After this, I laid down in bed and tried to fall asleep. Despite my general feelings of relaxation and tiredness, it wasn't especially easy to fall asleep and I laid there for at least 45 minutes before drifting off. The Fioricet didn't seem to be effective at maintaining my sleep because I woke up several times over the next 8 hours before I finally gave up and got out of bed. However, because the half life of butalbital is 36 hours (!), I definitely still felt a bit “fucked up” and “slow” for the entire day.

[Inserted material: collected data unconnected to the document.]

**src/hdl/afd_pkg.sv**
```systemverilog
// Shared types and constants for the API frame deframer.
package afd_pkg;

    localparam int unsigned PADDR_W = 2;
    localparam int unsigned PDATA_W = 32;

    localparam logic [PADDR_W-1:0] REG_FRAME_TYPE = 2'd0;

    localparam logic [7:0] START_BYTE       = 8'h7E;
    localparam logic [7:0] FRAME_TYPE_RESET = 8'hB0;
    localparam int unsigned FIRST_STORED_POS = 14;
    localparam int unsigned INDEX_W = 10;

    typedef enum logic [2:0] {
        EV_NONE      = 3'd0,
        EV_OK        = 3'd1,
        EV_NOT_START = 3'd2,
        EV_BAD_LEN   = 3'd3,
        EV_BAD_TYPE  = 3'd4,
        EV_BAD_SUM   = 3'd5
    } t_event;

    typedef struct packed {
        logic       valid;
        logic [7:0] rx_byte;
    } t_stage;

endpackage

```
**src/hdl/afd_if.sv**
```systemverilog
// Channel interfaces: received bytes in, deframed results out.
interface afd_rx_if;
    logic       valid;
    logic       ready;
    logic [7:0] rx_byte;

    modport source (output valid, output rx_byte, input ready);
    modport sink (input valid, input rx_byte, output ready);
endinterface

interface afd_res_if;
    logic       valid;
    logic       ready;
    logic       payload_valid;
    logic [7:0] payload_byte;
    logic [9:0] payload_index;
    logic [2:0] event_res;

    modport source (output valid, output payload_valid, output payload_byte,
                    output payload_index, output event_res, input ready);
    modport sink (input valid, input payload_valid, input payload_byte,
                  input payload_index, input event_res, output ready);
endinterface

```
**src/hdl/api_frame_deframer.sv**
```systemverilog
// Top level of the API frame deframer.
//
//  channel  | dir | handshake        | payload
//  i_rx     | in  | valid / ready    | rx_byte
//  o_res    | out | valid / ready    | payload_valid, payload_byte, payload_index, event_res
//  APB      | in  | psel / penable   | paddr, pwdata, prdata (expected_frame_type at 0x0)
//
// Each byte passes through the input register, then through the frame decode into the
// result register. One byte is accepted per cycle while results are taken. A stalled
// result holds the decode; the input register holds one byte, and ready drops once it
// is full. Synchronous reset returns the parser to start-byte hunting and the frame
// type register to 0xB0.
module api_frame_deframer #(
    parameter int unsigned MAX_FRAME_LEN = 1024
) (
    input  logic                        i_clk,
    input  logic                        i_rst_n,
    afd_rx_if.sink                      i_rx,
    afd_res_if.source                   o_res,
    input  logic                        psel,
    input  logic                        penable,
    input  logic                        pwrite,
    input  logic [afd_pkg::PADDR_W-1:0] paddr,
    input  logic [afd_pkg::PDATA_W-1:0] pwdata,
    output logic [afd_pkg::PDATA_W-1:0] prdata,
    output logic                        pready
);
    import afd_pkg::*;

    t_stage     stage;
    logic       take;
    logic [7:0] frame_type;

    afd_cfg u_cfg (
        .i_clk        (i_clk),
        .i_rst_n      (i_rst_n),
        .psel         (psel),
        .penable      (penable),
        .pwrite       (pwrite),
        .paddr        (paddr),
        .pwdata       (pwdata),
        .prdata       (prdata),
        .pready       (pready),
        .o_frame_type (frame_type)
    );

    afd_in_stage u_in (
        .i_clk   (i_clk),
        .i_rst_n (i_rst_n),
        .i_rx    (i_rx),
        .i_take  (take),
        .o_stage (stage)
    );

    afd_parse #(
        .MAX_FRAME_LEN (MAX_FRAME_LEN)
    ) u_parse (
        .i_clk        (i_clk),
        .i_rst_n      (i_rst_n),
        .i_stage      (stage),
        .i_frame_type (frame_type),
        .o_take       (take),
        .o_res        (o_res)
    );
endmodule

```
**src/hdl/afd_cfg.sv**
```systemverilog
// APB register file holding the expected frame type.
module afd_cfg (
    input  logic                        i_clk,
    input  logic                        i_rst_n,
    input  logic                        psel,
    input  logic                        penable,
    input  logic                        pwrite,
    input  logic [afd_pkg::PADDR_W-1:0] paddr,
    input  logic [afd_pkg::PDATA_W-1:0] pwdata,
    output logic [afd_pkg::PDATA_W-1:0] prdata,
    output logic                        pready,
    output logic [7:0]                  o_frame_type
);
    import afd_pkg::*;

    logic [7:0] r_frame_type;
    logic       wr_type;

    assign pready  = 1'b1;
    assign wr_type = psel && penable && pwrite && (paddr == REG_FRAME_TYPE);

    always_ff @(posedge i_clk) begin
        if (!i_rst_n) begin
            r_frame_type <= FRAME_TYPE_RESET;
        end else if (wr_type) begin
            r_frame_type <= pwdata[7:0];
        end
    end

    always_comb begin
        prdata = '0;
        if (paddr == REG_FRAME_TYPE) begin
            prdata = {{(PDATA_W-8){1'b0}}, r_frame_type};
        end
    end

    assign o_frame_type = r_frame_type;
endmodule

```
**src/hdl/afd_in_stage.sv**
```systemverilog
// Input register that captures one received byte per item.
module afd_in_stage (
    input  logic            i_clk,
    input  logic            i_rst_n,
    afd_rx_if.sink          i_rx,
    input  logic            i_take,
    output afd_pkg::t_stage o_stage
);
    import afd_pkg::*;

    logic       r_valid;
    logic [7:0] r_byte;

    assign i_rx.ready = !r_valid || i_take;

    always_ff @(posedge i_clk) begin
        if (!i_rst_n) begin
            r_valid <= 1'b0;
        end else if (i_rx.ready) begin
            r_valid <= i_rx.valid;
        end
        if (i_rx.ready && i_rx.valid) begin
            r_byte <= i_rx.rx_byte;
        end
    end

    assign o_stage.valid   = r_valid;
    assign o_stage.rx_byte = r_byte;
endmodule

```
**src/hdl/afd_parse.sv**
```systemverilog
// Frame state, per-byte decode and the result register.
module afd_parse #(
    parameter int unsigned MAX_FRAME_LEN = 1024
) (
    input  logic            i_clk,
    input  logic            i_rst_n,
    input  afd_pkg::t_stage i_stage,
    input  logic [7:0]      i_frame_type,
    output logic            o_take,
    afd_res_if.source       o_res
);
    import afd_pkg::*;

    localparam int unsigned POS_W = $clog2(MAX_FRAME_LEN + 3);

    logic [POS_W-1:0] r_pos, n_pos;
    logic [15:0]      r_len, n_len;
    logic [7:0]       r_sum, n_sum;

    logic             r_out_valid;
    logic             r_pl_valid, n_pl_valid;
    logic [7:0]       r_pl_byte, n_pl_byte;
    logic [9:0]       r_pl_index, n_pl_index;
    t_event           r_event, n_event;

    logic [15:0]      len_full;
    logic [16:0]      trailer_pos;
    logic [16:0]      pos_ext;
    logic [16:0]      index_diff;
    logic [7:0]       b;

    assign o_take = i_stage.valid && (!r_out_valid || o_res.ready);

    assign b           = i_stage.rx_byte;
    assign len_full    = {r_len[15:8], b};
    assign pos_ext     = 17'(r_pos);
    assign trailer_pos = {1'b0, r_len} + 17'd3;
    assign index_diff  = pos_ext - 17'(FIRST_STORED_POS);

    always_comb begin
        n_pos      = r_pos;
        n_len      = r_len;
        n_sum      = r_sum;
        n_pl_valid = 1'b0;
        n_pl_byte  = '0;
        n_pl_index = '0;
        n_event    = EV_NONE;
        if (r_pos == '0) begin
            if (b == START_BYTE) begin
                n_pos = POS_W'(1);
                n_len = '0;
                n_sum = '0;
            end else begin
                n_event = EV_NOT_START;
            end
        end else if (r_pos == POS_W'(1)) begin
            n_len = {b, 8'h00};
            n_pos = POS_W'(2);
        end else if (r_pos == POS_W'(2)) begin
            n_len = len_full;
            if ((len_full == '0) || ({1'b0, len_full} >= 17'(MAX_FRAME_LEN))) begin
                n_event = EV_BAD_LEN;
                n_pos   = '0;
            end else begin
                n_pos = POS_W'(3);
            end
        end else if (r_pos == POS_W'(3)) begin
            if (b == i_frame_type) begin
                n_sum = r_sum + b;
                n_pos = POS_W'(4);
            end else begin
                n_event = EV_BAD_TYPE;
                n_pos   = '0;
            end
        end else if (pos_ext >= trailer_pos) begin
            // The trailer closes the frame whatever the checksum says.
            n_event = (b == ~r_sum) ? EV_OK : EV_BAD_SUM;
            n_pos   = '0;
        end else begin
            n_sum = r_sum + b;
            if (pos_ext >= 17'(FIRST_STORED_POS)) begin
                n_pl_valid = 1'b1;
                n_pl_byte  = b;
                n_pl_index = index_diff[INDEX_W-1:0];
            end
            n_pos = r_pos + POS_W'(1);
        end
    end

    always_ff @(posedge i_clk) begin
        if (!i_rst_n) begin
            r_pos       <= '0;
            r_len       <= '0;
            r_sum       <= '0;
            r_out_valid <= 1'b0;
        end else begin
            if (o_take) begin
                r_pos <= n_pos;
                r_len <= n_len;
                r_sum <= n_sum;
            end
            if (o_take) begin
                r_out_valid <= 1'b1;
            end else if (o_res.ready) begin
                r_out_valid <= 1'b0;
            end
        end
        if (o_take) begin
            r_pl_valid <= n_pl_valid;
            r_pl_byte  <= n_pl_byte;
            r_pl_index <= n_pl_index;
            r_event    <= n_event;
        end
    end

    assign o_res.valid         = r_out_valid;
    assign o_res.payload_valid = r_pl_valid;
    assign o_res.payload_byte  = r_pl_byte;
    assign o_res.payload_index = r_pl_index;
    assign o_res.event_res     = r_event;
endmodule

```
**src/flat_wrapper.sv**
```systemverilog
// flat-port wrapper written by rule: the top's interface ports become plain ports
module api_frame_deframer_flat import afd_pkg::*;
#(
    parameter int unsigned MAX_FRAME_LEN = 1024
)
  (i_clk, i_rst_n, psel, penable, pwrite, paddr, pwdata, prdata, pready, i_rx_valid, i_rx_rx_byte, i_rx_ready, o_res_valid, o_res_payload_valid, o_res_payload_byte, o_res_payload_index, o_res_event_res, o_res_ready);
  afd_rx_if i_rx_i ();
  afd_res_if o_res_i ();
  input  logic i_clk;
  input  logic i_rst_n;
  input  logic psel;
  input  logic penable;
  input  logic pwrite;
  input  logic [afd_pkg::PADDR_W-1:0] paddr;
  input  logic [afd_pkg::PDATA_W-1:0] pwdata;
  output logic [afd_pkg::PDATA_W-1:0] prdata;
  output logic pready;
  input wire logic [$bits(i_rx_i.valid)-1:0] i_rx_valid;
  input wire logic [$bits(i_rx_i.rx_byte)-1:0] i_rx_rx_byte;
  output wire logic [$bits(i_rx_i.ready)-1:0] i_rx_ready;
  output wire logic [$bits(o_res_i.valid)-1:0] o_res_valid;
  output wire logic [$bits(o_res_i.payload_valid)-1:0] o_res_payload_valid;
  output wire logic [$bits(o_res_i.payload_byte)-1:0] o_res_payload_byte;
  output wire logic [$bits(o_res_i.payload_index)-1:0] o_res_payload_index;
  output wire logic [$bits(o_res_i.event_res)-1:0] o_res_event_res;
  input wire logic [$bits(o_res_i.ready)-1:0] o_res_ready;
  assign i_rx_i.valid = i_rx_valid;
  assign i_rx_i.rx_byte = i_rx_rx_byte;
  assign i_rx_ready = i_rx_i.ready;
  assign o_res_valid = o_res_i.valid;
  assign o_res_payload_valid = o_res_i.payload_valid;
  assign o_res_payload_byte = o_res_i.payload_byte;
  assign o_res_payload_index = o_res_i.payload_index;
  assign o_res_event_res = o_res_i.event_res;
  assign o_res_i.ready = o_res_ready;
  api_frame_deframer #(.MAX_FRAME_LEN(MAX_FRAME_LEN)) u_core (.i_clk(i_clk), .i_rst_n(i_rst_n), .i_rx(i_rx_i), .o_res(o_res_i), .psel(psel), .penable(penable), .pwrite(pwrite), .paddr(paddr), .pwdata(pwdata), .prdata(prdata), .pready(pready));
endmodule
```
**config.mk**
```make
export PLATFORM = sky130hd
export DESIGN_NAME = api_frame_deframer_flat
export DESIGN_NICKNAME = d
export VERILOG_FILES = /design/src/hdl/afd_pkg.sv /design/src/hdl/afd_if.sv /design/src/hdl/api_frame_deframer.sv /design/src/hdl/afd_cfg.sv /design/src/hdl/afd_in_stage.sv /design/src/hdl/afd_parse.sv /design/src/flat_wrapper.sv
export SDC_FILE = /design/constraint.sdc
export NUM_CORES = 1
export LEC_CHECK = 0
export BUFFER_PORTS_ARGS = -buffer_cell sky130_fd_sc_hd__buf_2
export CORE_UTILIZATION = 45
export DETAILED_ROUTE_END_ITERATION = 12
export HOLD_SLACK_MARGIN = 0.03
export PLACE_DENSITY = 0.76
export RECOVER_POWER = 25
export SLEW_MARGIN = 20
export SYNTH_ARGS = -nofsm -noshare
export SYNTH_HDL_FRONTEND = slang
export SYNTH_SLANG_ARGS = --single-unit
```
**constraint.sdc**
```tcl
create_clock -name i_clk -period 3 [get_ports i_clk]
set_input_delay 0.45 -clock i_clk [delete_from_list [all_inputs] [get_ports i_clk]]
set_output_delay 0.45 -clock i_clk [all_outputs]
set_load 0.005 [all_outputs]
```
Word level (Yosys, flattened, before mapping). Cells that the tools add are included.

Input bits: 49. Bits in read-only memories: 0. Flip-flop bits (word level): 75. Output and inout bits: 57. RAM bits: 0. Logic and storage cells: 86. Memories: 0. Bits in latches: 0.

Eq/ne operators: 11. Multiplexer cells: 32. Shift operators: 0. Order comparisons: 3. Multiply operators: 0. Reduce and logical (&&, ||, !) cells: 22. Div/mod/pow operators: 0. Bitwise operators: 2. Add/sub/neg operators: 4.

Operators by type and width (count): two-way mux 8 bit (9); two-way mux 11 bit (6); two-way mux 16 bit (3); two-way mux 3 bit (8); == test 11 x 2 -> 1 bit, second input constant (2); adder 16 x 2 -> 17 bit, second input constant (1); greater-or-equal comparator 11 x 17 -> 1 bit (1); == test 8 bit (2); greater-or-equal comparator 16 x 11 -> 1 bit, second input constant (1); zero test 16 bit (1); adder 11 x 1 -> 11 bit, second input constant (1); == test 11 x 1 -> 1 bit, second input constant (1); greater-or-equal comparator 11 x 4 -> 1 bit, second input constant (1); zero test 11 bit (1); subtractor 10 x 4 -> 10 bit, second input constant (1); adder 8 bit (1); == test 8 x 7 -> 1 bit, second input constant (1); inverter 8 bit (1); two-way mux 2 bit (3); AND reduction 3 bit (2); AND reduction 6 bit (1); OR reduction 6 bit (1); logical AND 1 bit (5); OR reduction 5 bit (1); 12 further kinds (19).

Longest topological paths before layout.
Depth in word-level cells: 8. Gate-level depth with buffers: 14. Depth with buffers taken out: 13.

Modules after synthesis. From an unflattened synthesis, not the netlist that was laid out.

Cell total of the unflattened synthesis: 525. Area total of the unflattened synthesis: 4600.7 um^2.

By module, submodules not included: afd_parse (cells an instance 439, area each 3711.1 um^2, instances 1, seq. area each 1381.3 um^2); afd_cfg (cells an instance 72, area each 584.3 um^2, instances 1, seq. area each 160.2 um^2); afd_in_stage (cells an instance 14, area each 305.3 um^2, instances 1, seq. area each 260.2 um^2).

Worst setup path after synthesis. OpenSTA, ideal clock, no wires.

Path type: register -> register. Start: reg u_core.u_parse.r_len[0]. End: reg u_core.u_parse.r_pos[0]. Data required time: 2.914 ns. Setup time: 0.086 ns. Buffers on the path: 1. Period minus slack after synthesis: 2.814 ns. Cell stages (with the launch flop): 15. Slack: 0.186 ns. Arrival: 2.728 ns. Cells stage by stage: dfxtp_1 > inv_1 > ha_1 > nand3b_1 > nor2_1 > nand3_1 > xor2_1 > ha_1 > nand4_1 > nor3_1 > a21o_2 > o21a_1 > buf_2 > o311a_1 > a211oi_1.

Longest elaborated chain between the ends: 7.

Ends and longest elaborated chain: from (decl) (line afd_parse.sv:17) `logic [15:0] r_len, n_len;`; from (signal assigned) (line afd_parse.sv:99) `r_len <= n_len;`; adder 16 x 2 -> 17 bit (line afd_parse.sv:37) `assign trailer_pos = {1'b0, r_len} + 17'd3;`; greater-or-equal comparator 11 x 17 -> 1 bit (line afd_parse.sv:75) `end else if (pos_ext >= trailer_pos) begin`; two-way mux 11 bit (line afd_parse.sv:75); two-way mux 11 bit (line afd_parse.sv:67) `end else if (r_pos == POS_W'(3)) begin`; two-way mux 11 bit (line afd_parse.sv:59) `end else if (r_pos == POS_W'(2)) begin`; two-way mux 11 bit (line afd_parse.sv:56) `end else if (r_pos == POS_W'(1)) begin`; two-way mux 11 bit (line afd_parse.sv:48) `if (r_pos == '0) begin`; to (signal assigned) (line afd_parse.sv:98) `r_pos <= n_pos;`; to (decl) (line afd_parse.sv:16) `logic [POS_W-1:0] r_pos, n_pos;`.

Every way passes these cells. A chain may end at the register's enable or synchronous reset.

Worst setup path after layout.
Start: reg u_core.u_parse.r_len[0]. End: reg u_core.u_parse.r_pos[8].

Same word-level chain as after synthesis.

==> metrics.cfg <==
[worst_setup_path]
endpoint_kind=register
rrSetupSlack_ns=0.17
critPathRequiredTime_ns=3.32
cpPeakStageDelay_ns=0.34
cp_common_cell=ha_1
rr_startpoint=u_core.u_parse.r_len[0]
cp_max_fo=10
cp_cell_sequence=inv_1, ha_1, nand3b_1, nor2_2, xnor2_1, ha_1, a211o_1, o211ai_1, a21oi_1, o21a_4, buf_6, o41ai_2, a21o_1
path_class=reg -> reg
critPathSlowestCell=dfxtp_2
critPathLaunchType=register
arrival_ns=3.14
critPathLaunch=u_core.u_parse.r_len[0]

[synthesis]
yosys-top-cells-area=dfxtp_1, edfxtp_1, ha_1, buf_4, nor2_1
netlist_area_um2=4480
synthMuxAreaShare=0.0290
synth_adder_area_share=0.0715
async_flop_share=0
synth_edf_count=30
synth_top_family_by_area=simple AND/OR/NAND/NOR gates
yosysWarnings=0
yosys.area_share.simple=0.213
synth_compound_area_frac=0.139
synth_top_area_cell=dfxtp_1
ys_top_cells_by_count=nor2_1, dfxtp_1, edfxtp_1, buf_4
yosysUniqueCellTypes=65
yosysMostFrequentCell=nor2_1
synth.ff_latch_count=75
syn_inst=451
synth_top_area_share=0.201
ys.flop_type=dfxtp_1
synth_xor_area_frac=0.0684
avgSynthCellArea_um2=9.93
seq_area_frac_synth=0.402

[cells_and_area]
final_nets=593
final_cell_area_um2=5110
fillCellCount=911
regArea_um2=1800
antenna_cells=0
drive_above_1_share=0.197
final_cells=657
synthToLayoutAreaGrowth_pct=14.0
multi_input_comb_area_um2=2480

[clock_tree]
cts_sinks=75
clock_latency_ns=0.37
cts.htree.levels=3
cts_tree=done
path_clk_slew_ns=0.09
cts_buffers=9
clock_path_buffers=2
cts_root_buf=clkbuf_8

[detailed_routing]
wl_per_cell_um=15.1
antenna_left=0
num_vias=3558
viasPerCell=5.42
drt-total-wl_um=9890
drc_errors=0
drtIter0Drc=114
dr.pass1.iters=4

[pwr]
sw_frac_of_total=0.295
p_per_area_nw_per_um2=452
p_int_mw=1.63
leakagePower_nw=2.17
peakVddDrop_v=0.000181
total_power_mw=2.31
power_frac_seq=0.487
p_comb_frac=0.144
p_clk_frac=0.369
power.switching_mw=0.682

[place]
dp.cells=640
io_buffer_count=56
place_congestion=0.903
placed_area_um2=4840
hpwlAfterDp_um=7240

[worst_hold_path]
hp-start=i_rx_rx_byte[6]
hold_class=in -> reg

[die]
die_y_um=102
die_x_um=102
rows=36
num_io_pins=106
start_util=0.461
core_um2=9730
die-area_um2=10400

[timing]
finClkSkew_ns=0.0148
setup_viol=0
relSlewSlack=0.203
finalMaxSlewViolations=0
finalCritPeriodShare=0.942
fmax_ghz=0.354
worst_pin_slew_ns=1.19
hold_viol=0
fin_crit_ns=2.83

[flow_run]
cap_violations=0

[global_route]
antenna_found_initial=0
grt_pass1_vias=3338
grt_usage=0.205
grt-ovfl-total=0
grt_start_max_net_pins=27
grt_pass1_wl_um=16300

[outcome]
outcome=finished, final reports clean

## cell families after synthesis
family	count (synthesis)
adder cells (fa/ha/maj)	25
other	2
AND/OR/NAND/NOR	173
multiplexers	13
AO/OA/AOI/OAI	78
XOR/XNOR	35
flip-flops	75
buffers and inverters	50
## path summary, 6_finish.rpt
check | endpoint | cells past startpoint
setup / recovery | u_core.u_parse.r_pos[8] | 13
setup reg to reg | u_core.u_parse.r_pos[8] | 13
hold / removal | u_core.u_in.r_byte[6] | 1
hold reg to reg | u_core.u_parse.r_sum[6] | 2
## cells in the final DEF (no fill, tap or decap), types with 5 or more instances in the layout
cell      instances
nor4_1           19
nor2_1           46
clkbuf_8          9
ha_1             24
o41ai_2           5
a21o_1            5
and2_1           20
and3_1            6
nand2_1          24
buf_2            38
nor3_1            5
mux2i_1          13
conb_1           25
edfxtp_1         30
buf_4            14
nand3_1          18
a22oi_1          16
a21oi_1          11
xnor2_1          15
clkbuf_1         19
xor2_1           20
dfxtp_1          44
inv_1            10
o21ai_0           5
nand4_1           8
## power groups by stage
| stage | sequential (mW) | clock, mW | combinational, mW |
|---|---|---|---|
| after floorplan | 1.14 | 0 | 0.243 |
| after global placement | 1.15 | 0 | 0.308 |
| after detailed placement | 1.15 | 0 | 0.315 |
| after CTS | 1.12 | 0.866 | 0.317 |
| after global routing | 1.13 | 0.906 | 0.370 |
| final | 1.12 | 0.851 | 0.333 |
## sequential cells by signal, summed over array words and instances (netlist names)
signal and flops:
u_core.u_parse.o_res.event_res 3, u_core.u_cfg.o_frame_type 8, u_core.u_parse.r_sum 8, u_core.u_parse.o_res.payload_byte 8
u_core.u_in.r_valid 1, u_core.u_parse.o_res.valid 1, u_core.u_parse.o_res.payload_index 10, u_core.u_parse.r_len 16
u_core.u_parse.o_res.payload_valid 1, u_core.u_parse.r_pos 11, u_core.u_in.r_byte 8
## routing by layer
metal  wire [um]  track usage  vias up
met5           0            0        -
met4         208       0.0892        0
met3         610       0.0414       14
met2        4610        0.338      115
met1        4470        0.259     1683
li1            -            -     1746
## area by class of cell
type,count,area share
multi-input cells,349,0.486
flip-flops and latches,75,0.353
repair buffers,73,0.0779
well taps,133,0.0326
clock buffers,9,0.0243
clock inverters,7,0.0184
inverters,11,0.00808
## through the flow
stage / hold slack (ns) / setup TNS [ns] / worst slack [ns] / util
after floorplan: 0.443 / 0 / 0.186 / -
after global placement: 0.451 / 0 / 0.0619 / 0.497
after detailed placement: 0.462 / 0 / 0.0176 / 0.497
after CTS: 0.242 / 0 / 0.0264 / 0.520
after global routing: 0.234 / -0.0170 / -0.0170 / 0.525
final: 0.250 / 0 / 0.173 / 0.525
## repair_timing
action,in CTS,in global routing
endpoints found under the setup margin,1,34
setup buffers,0,1
hold buffers,0,0
pin swaps,0,10
gates resized for setup,1,12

Worst of all, these residual effects seemed to linger on to some degree for at least a couple more days after that, which I didn't find cute at all. At least the more potent benzos like temazepam have the courtesy to get the hell out of my system by the time I need to be functional again. Butalbital, on the other hand, lingers like an unwelcome houseguest and messes with everything I'm trying to do mentally for quite some time. Worst of all, I just didn't find butalbital “fun”, and many of my friends who have tried it agree with me on that point. Apparently the most euphoric barbiturates are the short-acting ones like secobarbital and pentobarbital, and many people seem to have had much more pleasant experiences with these than I had with butalbital.
Nevertheless, I'm not really in a hurry to try another barb anytime soon.